Orang yang me"ruqyah", sebagaimana yang sudah disebutkan di muka, tidaklah
seperti seorang dokter yang banyak dikunjungi para pasien untuk berobat
kepadanya; karena seorang dokter itu mengobati dengan pengobatan yang
sudah diketahui, dan dia tidak mengetahui bahwa obat itu bermanfaat
kecuali apabila pasien itu sendiri yang mengatakan kepadanya tentang
penyakitnya. Bahkan seorang pasien meyakini, bahwa kesembuhannya itu
tergantung dengan obat-obatan yang diberikan oleh dokter, bukan dengan
dokter yang mengobatinya. Ini berbeda dengan seorang pe"ruqyah"; maka dia
menyangka bahwa kesembuhan itu tergantung pada dirinya bukan kepada apa
yang dibacanya, dengan alasan Al Qur`an ada pada diri setiap Muslim,
mereka bisa membacanya kapan saja mereka inginkan, namun walaupun
demikian, mereka berserah diri agar yang membacanya itu harus si
pe"ruqyah". Hal ini bisa memasukkan perasaan ujub dan sombong pada diri
pe"ruqyah"; dia menyangka dirinya dengan prasangka yang bermacam-macam.

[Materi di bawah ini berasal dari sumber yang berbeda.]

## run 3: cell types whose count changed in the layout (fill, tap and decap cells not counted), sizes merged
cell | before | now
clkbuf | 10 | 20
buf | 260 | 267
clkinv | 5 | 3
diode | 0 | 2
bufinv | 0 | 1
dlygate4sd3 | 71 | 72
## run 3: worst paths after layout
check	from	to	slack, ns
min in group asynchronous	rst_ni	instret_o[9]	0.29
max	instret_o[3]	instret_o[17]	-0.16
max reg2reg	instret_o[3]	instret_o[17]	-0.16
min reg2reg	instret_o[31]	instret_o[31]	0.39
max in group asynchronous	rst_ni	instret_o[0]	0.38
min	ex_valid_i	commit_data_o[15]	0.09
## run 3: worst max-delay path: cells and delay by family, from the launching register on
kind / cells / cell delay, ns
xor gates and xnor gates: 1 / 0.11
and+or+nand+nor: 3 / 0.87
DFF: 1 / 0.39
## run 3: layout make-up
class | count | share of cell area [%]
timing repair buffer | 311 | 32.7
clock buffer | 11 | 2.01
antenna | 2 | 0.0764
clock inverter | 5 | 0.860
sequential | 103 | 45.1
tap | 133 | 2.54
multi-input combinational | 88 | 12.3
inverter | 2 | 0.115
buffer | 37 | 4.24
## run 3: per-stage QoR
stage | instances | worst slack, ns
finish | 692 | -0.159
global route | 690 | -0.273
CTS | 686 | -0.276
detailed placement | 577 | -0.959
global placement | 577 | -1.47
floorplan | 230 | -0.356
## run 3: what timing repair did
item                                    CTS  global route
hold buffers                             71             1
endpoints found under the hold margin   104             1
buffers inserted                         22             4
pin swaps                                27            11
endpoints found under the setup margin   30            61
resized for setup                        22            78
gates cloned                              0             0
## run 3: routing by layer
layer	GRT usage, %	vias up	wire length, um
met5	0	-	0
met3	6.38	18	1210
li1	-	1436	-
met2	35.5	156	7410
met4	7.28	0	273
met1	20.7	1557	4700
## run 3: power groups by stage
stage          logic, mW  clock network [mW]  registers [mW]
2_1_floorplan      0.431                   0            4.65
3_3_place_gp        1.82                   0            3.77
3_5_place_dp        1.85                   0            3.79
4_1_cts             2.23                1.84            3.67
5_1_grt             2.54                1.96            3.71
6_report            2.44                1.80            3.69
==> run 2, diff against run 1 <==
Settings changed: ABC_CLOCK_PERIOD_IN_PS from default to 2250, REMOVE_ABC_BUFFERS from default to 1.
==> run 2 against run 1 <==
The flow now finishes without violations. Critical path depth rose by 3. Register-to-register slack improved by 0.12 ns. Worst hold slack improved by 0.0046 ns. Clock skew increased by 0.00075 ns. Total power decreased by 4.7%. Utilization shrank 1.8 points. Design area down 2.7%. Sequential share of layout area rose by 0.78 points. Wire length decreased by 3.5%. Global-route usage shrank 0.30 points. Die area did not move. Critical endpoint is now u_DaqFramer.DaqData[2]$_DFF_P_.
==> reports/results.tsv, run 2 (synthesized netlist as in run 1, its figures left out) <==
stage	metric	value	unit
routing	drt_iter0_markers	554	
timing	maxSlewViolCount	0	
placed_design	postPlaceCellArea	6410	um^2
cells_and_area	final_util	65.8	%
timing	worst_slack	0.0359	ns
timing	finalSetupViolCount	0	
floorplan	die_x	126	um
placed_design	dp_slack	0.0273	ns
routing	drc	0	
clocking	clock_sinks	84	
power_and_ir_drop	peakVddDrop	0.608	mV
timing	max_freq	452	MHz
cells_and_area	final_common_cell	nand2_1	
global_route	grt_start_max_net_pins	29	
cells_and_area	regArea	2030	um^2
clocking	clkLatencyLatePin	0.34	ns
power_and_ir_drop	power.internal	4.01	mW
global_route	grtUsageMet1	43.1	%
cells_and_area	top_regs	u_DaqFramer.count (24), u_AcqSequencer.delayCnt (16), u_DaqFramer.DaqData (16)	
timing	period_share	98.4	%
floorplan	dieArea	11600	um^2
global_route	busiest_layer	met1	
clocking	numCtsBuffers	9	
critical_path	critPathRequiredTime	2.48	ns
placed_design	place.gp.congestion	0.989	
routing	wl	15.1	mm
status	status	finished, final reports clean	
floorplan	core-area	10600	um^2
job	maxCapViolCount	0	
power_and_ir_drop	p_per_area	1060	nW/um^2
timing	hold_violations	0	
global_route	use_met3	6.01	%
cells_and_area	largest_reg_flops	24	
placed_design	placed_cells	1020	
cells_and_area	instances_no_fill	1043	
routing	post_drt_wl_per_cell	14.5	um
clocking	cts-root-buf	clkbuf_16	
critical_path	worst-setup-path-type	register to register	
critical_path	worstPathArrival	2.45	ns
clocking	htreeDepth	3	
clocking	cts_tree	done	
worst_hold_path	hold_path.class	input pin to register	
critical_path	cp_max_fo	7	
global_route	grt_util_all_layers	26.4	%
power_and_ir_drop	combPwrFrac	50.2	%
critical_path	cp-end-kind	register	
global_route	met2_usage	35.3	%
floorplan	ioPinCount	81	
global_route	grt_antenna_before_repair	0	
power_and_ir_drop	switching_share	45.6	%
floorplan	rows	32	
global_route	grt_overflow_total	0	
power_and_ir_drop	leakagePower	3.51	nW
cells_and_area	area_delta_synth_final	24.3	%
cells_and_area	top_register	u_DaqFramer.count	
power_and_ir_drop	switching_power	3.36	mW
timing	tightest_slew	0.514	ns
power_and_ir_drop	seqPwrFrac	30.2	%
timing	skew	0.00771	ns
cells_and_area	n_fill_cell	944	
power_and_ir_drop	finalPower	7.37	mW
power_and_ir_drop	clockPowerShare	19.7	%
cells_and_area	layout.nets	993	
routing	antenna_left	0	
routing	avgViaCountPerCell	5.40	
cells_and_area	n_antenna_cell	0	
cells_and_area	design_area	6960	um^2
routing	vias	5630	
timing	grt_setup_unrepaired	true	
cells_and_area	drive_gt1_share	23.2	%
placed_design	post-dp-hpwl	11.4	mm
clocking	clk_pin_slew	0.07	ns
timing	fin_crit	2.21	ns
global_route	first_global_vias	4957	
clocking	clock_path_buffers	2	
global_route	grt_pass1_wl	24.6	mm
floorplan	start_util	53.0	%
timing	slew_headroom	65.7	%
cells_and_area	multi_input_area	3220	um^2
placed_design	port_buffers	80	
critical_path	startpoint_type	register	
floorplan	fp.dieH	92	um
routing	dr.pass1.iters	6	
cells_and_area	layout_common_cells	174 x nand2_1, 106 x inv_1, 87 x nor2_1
**config.mk**
```make
export PLATFORM = sky130hd
export DESIGN_NAME = matrix_scan
export DESIGN_NICKNAME = d
export VERILOG_FILES = /design/src/matrix_pkg.sv /design/src/matrix_scan.sv
export SDC_FILE = /design/constraint.sdc
export NUM_CORES = 1
export LEC_CHECK = 0
export ABC_CLOCK_PERIOD_IN_PS = 6650
export BUFFER_PORTS_ARGS = -buffer_cell sky130_fd_sc_hd__buf_2
export CORE_ASPECT_RATIO = 1.25
export CORE_UTILIZATION = 61
export DETAILED_ROUTE_END_ITERATION = 8
export PLACE_DENSITY = 0.8
export SYNTH_ARGS = -nofsm -noshare
export SYNTH_HDL_FRONTEND = slang
export SYNTH_SLANG_ARGS = --single-unit
```
**constraint.sdc**
```tcl
create_clock -name clk_root -period 6.65 [get_ports clk_root]
set_clock_uncertainty 0.15 [all_clocks]
set_input_delay 1.33 -clock clk_root [delete_from_list [all_inputs] [get_ports clk_root]]
set_output_delay 1.33 -clock clk_root [all_outputs]
set_load 0.005 [all_outputs]
```
==> src/source/cache_pkg.sv <==
`default_nettype none

package cache_pkg;

    // address and data geometry
    localparam int addr_bits      = 32;
    localparam int word_bits      = 32;
    localparam int offset_bits    = 4;
    localparam int words_per_line = 4;
    localparam int line_bits      = 128;

    typedef enum logic
    {
        op_read  = 1'b0,
        op_write = 1'b1
    } op_t;

    // controller states
    typedef enum logic [2:0]
    {
        s_idle      = 3'd0,
        s_lookup    = 3'd1,
        s_write     = 3'd2,
        s_writeback = 3'd3,
        s_replace   = 3'd4,
        s_refill    = 3'd5
    } cache_state_t;

    // cpu request as held by the cpu until addr_ok
    typedef struct packed
    {
        op_t                      op;
        logic [addr_bits-1:0]     addr;
        logic [word_bits/8-1:0]   wstrb;
        logic [word_bits-1:0]     wdata;
    } cpu_req_t;

    // one full-line write-back transfer
    typedef struct packed
    {
        logic [addr_bits-1:0]     addr;
        logic [line_bits-1:0]     data;
    } mem_wr_t;

    // tag store result, victim_tag is left-aligned
    typedef struct packed
    {
        logic                     hit;
        logic                     hit_way;
        logic                     victim_way;
        logic                     victim_dirty;
        logic [addr_bits-1:0]     victim_tag;
    } lookup_t;

endpackage

`default_nettype wire
==> src/source/cache_ctrl.sv <==
`default_nettype none

module cache_ctrl #(
    parameter int index_bits = 8
) (
    input  wire                                clk,
    input  wire                                resetn,
    input  wire                                valid,
    input  wire cache_pkg::cpu_req_t           req,
    output logic                               addr_ok,
    output logic                               data_ok,
    output logic                               rd_req,
    output logic [cache_pkg::addr_bits-1:0]    rd_addr,
    input  wire                                rd_rdy,
    input  wire                                ret_valid,
    input  wire                                ret_last,
    output logic                               wr_req,
    output logic [cache_pkg::addr_bits-1:0]    wr_addr,
    input  wire                                wr_rdy,
    input  wire cache_pkg::lookup_t            look,
    output logic [index_bits-1:0]              tag_index,
    output logic [cache_pkg::addr_bits-index_bits-cache_pkg::offset_bits-1:0] tag_value,
    output logic                               refill_done,
    output logic                               touch,
    output logic                               touch_dirty,
    output cache_pkg::cpu_req_t                buf_req,
    output logic                               sel_way,
    output logic                               store_we,
    output logic                               beat_we,
    output logic [$clog2(cache_pkg::words_per_line)-1:0] beat_cnt
);
    import cache_pkg::*;

    localparam int tag_bits = addr_bits - index_bits - offset_bits;

    cache_state_t           state;
    cache_state_t           state_next;
    logic                   way_q;
    logic                   last_beat;
    logic [index_bits-1:0]  buf_index;

    assign buf_index = buf_req.addr[offset_bits +: index_bits];
    assign last_beat = ret_valid && ret_last;

    always_ff @(posedge clk)
    begin
        if (!resetn)
            state <= s_idle;
        else
            state <= state_next;
    end

    always_comb
    begin
        state_next = state;
        case (state)
            s_idle:
                if (valid)
                    state_next = s_lookup;
            s_lookup:
                if (look.hit)
                    state_next = (buf_req.op == op_write) ? s_write : s_idle;
                else if (look.victim_dirty)
                    state_next = s_writeback;
                else
                    state_next = s_replace;
            s_writeback:
                if (wr_rdy)
                    state_next = s_replace;
            s_replace:
                if (rd_rdy)
                    state_next = s_refill;
            s_refill:
                if (last_beat)
                    state_next = (buf_req.op == op_write) ? s_write : s_idle;
            default:
                state_next = s_idle;
        endcase
    end

    // request buffer, loaded on the addr_ok edge
    always_ff @(posedge clk)
    begin
        if (addr_ok)
            buf_req <= req;
    end

    // way chosen at lookup, kept for store, writeback and refill
    always_ff @(posedge clk)
    begin
        if (!resetn)
            way_q <= 1'b0;
        else if (state == s_lookup)
            way_q <= look.hit ? look.hit_way : look.victim_way;
    end

    always_ff @(posedge clk)
    begin
        if (!resetn)
            beat_cnt <= '0;
        else if (beat_we)
            beat_cnt <= ret_last ? '0 : beat_cnt + 1'b1;
    end

    // tag store is read with the incoming address while idle
    assign tag_index = (state == s_idle) ? req.addr[offset_bits +: index_bits] : buf_index;
    assign tag_value = (state == s_idle) ? req.addr[addr_bits-1 -: tag_bits]
                                         : buf_req.addr[addr_bits-1 -: tag_bits];

    assign sel_way = (state == s_lookup) ? (look.hit ? look.hit_way : look.victim_way) : way_q;

    assign addr_ok     = (state == s_idle) && valid;
    assign data_ok     = ((state == s_lookup) && look.hit) || ((state == s_refill) && last_beat);
    assign refill_done = (state == s_refill) && last_beat;
    assign touch       = ((state == s_lookup) && look.hit) || (state == s_write);
    assign touch_dirty = (buf_req.op == op_write);
    assign store_we    = (state == s_write);
    assign beat_we     = (state == s_refill) && ret_valid;

    // memory side, both addresses line aligned
    assign rd_req  = (state == s_replace);
    assign wr_req  = (state == s_writeback);
    assign rd_addr = {buf_req.addr[addr_bits-1:offset_bits], {offset_bits{1'b0}}};
    assign wr_addr = {look.victim_tag[addr_bits-1 -: tag_bits], buf_index, {offset_bits{1'b0}}};

    a_req_excl: assert property (@(posedge clk) disable iff (!resetn)
        !(rd_req && wr_req));

    a_data_ok_state: assert property (@(posedge clk) disable iff (!resetn)
        data_ok |-> (state == s_lookup || state == s_refill));

endmodule

`default_nettype wire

Tidak diragukan lagi, menjauhi hal seperti ini adalah lebih baik. Allahu
a’lam bish shawab.
Salah satu kritik yang perlu diarahkan kepada para tukang "ruqyah" yang
menggunakan tata cara yang tidak dicontohkan syar’i. Yaitu,
kadang-kadang mereka berbicara tanpa didasari oleh ilmu. Misal, apabila
mereka me"ruqyah" seseorang, namun jin yang ada dalam tubuh orang tersebut
tidak mau berbicara, mereka dengan mudahnya berkata “tidak ada jin
dalam tubuhmu, namun engkau hanya terkena ‘ain”, atau perkataan “tidak
ada jin dalam tubuhmu dan tidak juga penyakit ‘ain”. Mereka juga berkata
“kami tidaklah me"ruqyah" orang kesurupan, kecuali jin itu pasti akan
berbicara dan berdialog dengan kami karena takutnya kepada kami, atau
kepada bacaan-bacaan yang kami baca”.
Hal seperti ini bukan berarti menunjukkan si pe"ruqyah" tersebut berilmu.

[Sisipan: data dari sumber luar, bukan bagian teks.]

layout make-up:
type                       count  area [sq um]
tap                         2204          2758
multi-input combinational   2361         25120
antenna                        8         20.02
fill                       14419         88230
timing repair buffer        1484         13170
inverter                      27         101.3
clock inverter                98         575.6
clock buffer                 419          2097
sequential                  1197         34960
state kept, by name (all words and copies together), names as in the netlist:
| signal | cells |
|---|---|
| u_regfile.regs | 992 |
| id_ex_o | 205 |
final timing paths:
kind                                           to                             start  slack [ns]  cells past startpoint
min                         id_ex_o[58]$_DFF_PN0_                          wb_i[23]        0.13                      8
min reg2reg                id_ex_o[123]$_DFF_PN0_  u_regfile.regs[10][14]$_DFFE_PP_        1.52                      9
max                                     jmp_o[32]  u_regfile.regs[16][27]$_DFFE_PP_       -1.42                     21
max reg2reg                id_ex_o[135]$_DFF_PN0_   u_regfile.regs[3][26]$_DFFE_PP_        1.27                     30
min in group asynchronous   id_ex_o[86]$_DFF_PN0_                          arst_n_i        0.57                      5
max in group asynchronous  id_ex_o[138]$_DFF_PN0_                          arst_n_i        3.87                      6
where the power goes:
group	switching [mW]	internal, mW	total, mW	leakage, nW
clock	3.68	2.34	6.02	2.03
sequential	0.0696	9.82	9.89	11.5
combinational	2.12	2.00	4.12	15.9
File: src/hw/alu_pkg.sv
package alu_pkg;

    // ALU opcodes, as held in CMD bits 3:0
    typedef enum logic [3:0] {
        op_add    = 4'd0,
        op_sub    = 4'd1,
        op_shl    = 4'd2,  // Ones fill from the right
        op_shr    = 4'd3,  // Ones fill from the left
        op_pass   = 4'd4,
        op_ldhi   = 4'd5,
        op_ldlo   = 4'd6,
        op_pass2  = 4'd7,
        op_cmp_eq = 4'd8,
        op_cmp_lt = 4'd9,
        op_cmp_gt = 4'd10,
        op_not    = 4'd11,
        op_and    = 4'd12,
        op_not2   = 4'd13,
        op_jmp    = 4'd14,
        op_jcond  = 4'd15
    } alu_op_e;

    // One command as seen by the core
    typedef struct packed {
        alu_op_e     op;
        logic [31:0] a;
        logic [31:0] b;
        logic [31:0] base;  // Branch target
        logic [15:0] imm;
    } alu_cmd_t;

    typedef struct packed {
        logic [31:0] result;
        logic        cmp_valid;
        logic        cmp_true;
        logic        jump;
        logic [31:0] naddr;
    } alu_rsp_t;

    typedef struct packed {
        logic cond;
        logic aux;
    } flag_t;

    // Wishbone classic, master to slave
    typedef struct packed {
        logic        cyc;
        logic        stb;
        logic        we;
        logic [4:0]  adr;  // Byte offset
        logic [31:0] dat;
        logic [3:0]  sel;
    } wb_req_t;

    typedef struct packed {
        logic        ack;
        logic [31:0] dat;
    } wb_rsp_t;

    // Register map
    localparam logic [4:0] REG_A      = 5'h00;
    localparam logic [4:0] REG_B      = 5'h04;
    localparam logic [4:0] REG_BASE   = 5'h08;
    localparam logic [4:0] REG_CMD    = 5'h0C;  // Write starts the operation
    localparam logic [4:0] REG_RESULT = 5'h10;
    localparam logic [4:0] REG_STATUS = 5'h14;  // {jump, aux, cond}
    localparam logic [4:0] REG_NADDR  = 5'h18;

endpackage

File: src/hw/alu_core.sv
module alu_core (
    input  alu_pkg::alu_cmd_t cmd,
    input  alu_pkg::flag_t    flags,
    output alu_pkg::alu_rsp_t rsp
);
    import alu_pkg::*;

    logic        is_sub;
    logic [31:0] add_b;
    logic [31:0] sum;
    logic        carry;

    logic [31:0] shl_res;
    logic [31:0] shr_res;
    logic [31:0] ldhi_res;
    logic [31:0] ldlo_res;

    logic        a_eq_b;
    logic        a_lt_b;
    logic        a_gt_b;
    logic        take_branch;

    assign is_sub = (cmd.op == op_sub);

    // Ripple adder, subtract by inverting b with carry in set
    always_comb
    begin
        add_b = is_sub ? ~cmd.b : cmd.b;
        carry = is_sub;
        for (int i = 0; i < 32; i++)
        begin
            sum[i] = cmd.a[i] ^ add_b[i] ^ carry;
            carry  = (cmd.a[i] & add_b[i]) | (cmd.a[i] & carry) | (add_b[i] & carry);
        end
    end

    // Ones fill by shifting the inverted operand
    assign shl_res = ~((~cmd.a) << cmd.b[4:0]);
    assign shr_res = ~((~cmd.a) >> cmd.b[4:0]);

    // Half-word immediate merge
    assign ldhi_res = {cmd.imm, cmd.a[15:0]};
    assign ldlo_res = {cmd.a[31:16], cmd.imm};

    assign a_eq_b = (cmd.a == cmd.b);
    assign a_lt_b = (cmd.a < cmd.b);  // Unsigned
    assign a_gt_b = (cmd.a > cmd.b);

    always_comb
    begin
        case (cmd.op)
            op_jmp:   take_branch = 1'b1;
            op_jcond: take_branch = flags.cond;
            default:  take_branch = 1'b0;
        endcase
    end

    always_comb
    begin
        rsp.result    = '0;
        rsp.cmp_valid = 1'b0;
        rsp.cmp_true  = 1'b0;
        case (cmd.op)
            op_add, op_sub:   rsp.result = sum;
            op_shl:           rsp.result = shl_res;
            op_shr:           rsp.result = shr_res;
            op_pass, op_pass2: rsp.result = cmd.a;
            op_ldhi:          rsp.result = ldhi_res;
            op_ldlo:          rsp.result = ldlo_res;
            op_cmp_eq:
            begin
                rsp.cmp_valid = 1'b1;
                rsp.cmp_true  = a_eq_b;
            end
            op_cmp_lt:
            begin
                rsp.cmp_valid = 1'b1;
                rsp.cmp_true  = a_lt_b;
            end
            op_cmp_gt:
            begin
                rsp.cmp_valid = 1'b1;
                rsp.cmp_true  = a_gt_b;
            end
            default:          rsp.result = '0;  // Flag and branch ops
        endcase
    end

    assign rsp.jump  = take_branch;
    assign rsp.naddr = take_branch ? cmd.base : '0;

    // Register block always presents a defined opcode once out of reset
    always_comb
    begin
        assert final (!$isunknown(cmd.op))
        else $error("alu_core: opcode is unknown");
    end

endmodule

Karena sesungguhnya orang yang kesurupan, apabila dibacakan doa dan
dzikir-dzikir yang biasa digunakan untuk me"ruqyah", kemudian jin yang ada
di dalam tubuhnya itu merasa takut, maka disebabkan karena ketakutannya
itu ia pun berbicara. Atau mungkin saja jin itu tidak berbicara dan
tidak takut. Jadi, dari mana para tukang "ruqyah" itu mengatakan dengan
yakin, bahwa tidak ada jin atau penyakit ‘ain pada diri seorang
kesurupan yang sedang di"ruqyah"nya? Kesurupan seperti ini bisa terjadi,
karena orang yang sakit tadi meninggalkan doa-doa yang diajarkan Nabi
Shallallahu 'alaihi wa sallam, dan sebaliknya ia yakin dengan
perkataan-perkataan para tukang "ruqyah". Allah Subhanahu wa Ta'ala
berfirman:
وَلَا تَقْفُ مَا لَيْسَ لَكَ بِهِ عِلْمٌ ۚ إِنَّ السَّمْعَ وَالْبَصَرَ وَالْفُؤَادَ كُلُّ أُولَٰئِكَ كَانَ عَنْهُ مَسْئُولًا
"Dan janganlah kamu mengikuti apa yang kamu tidak mengetahui pengetahuan
tentangnya. Sesungguhnya pendengaran, penglihatan dan hati, semuanya
itu akan dimintai pertanggung-jawabannya". [Al Isra`: 36].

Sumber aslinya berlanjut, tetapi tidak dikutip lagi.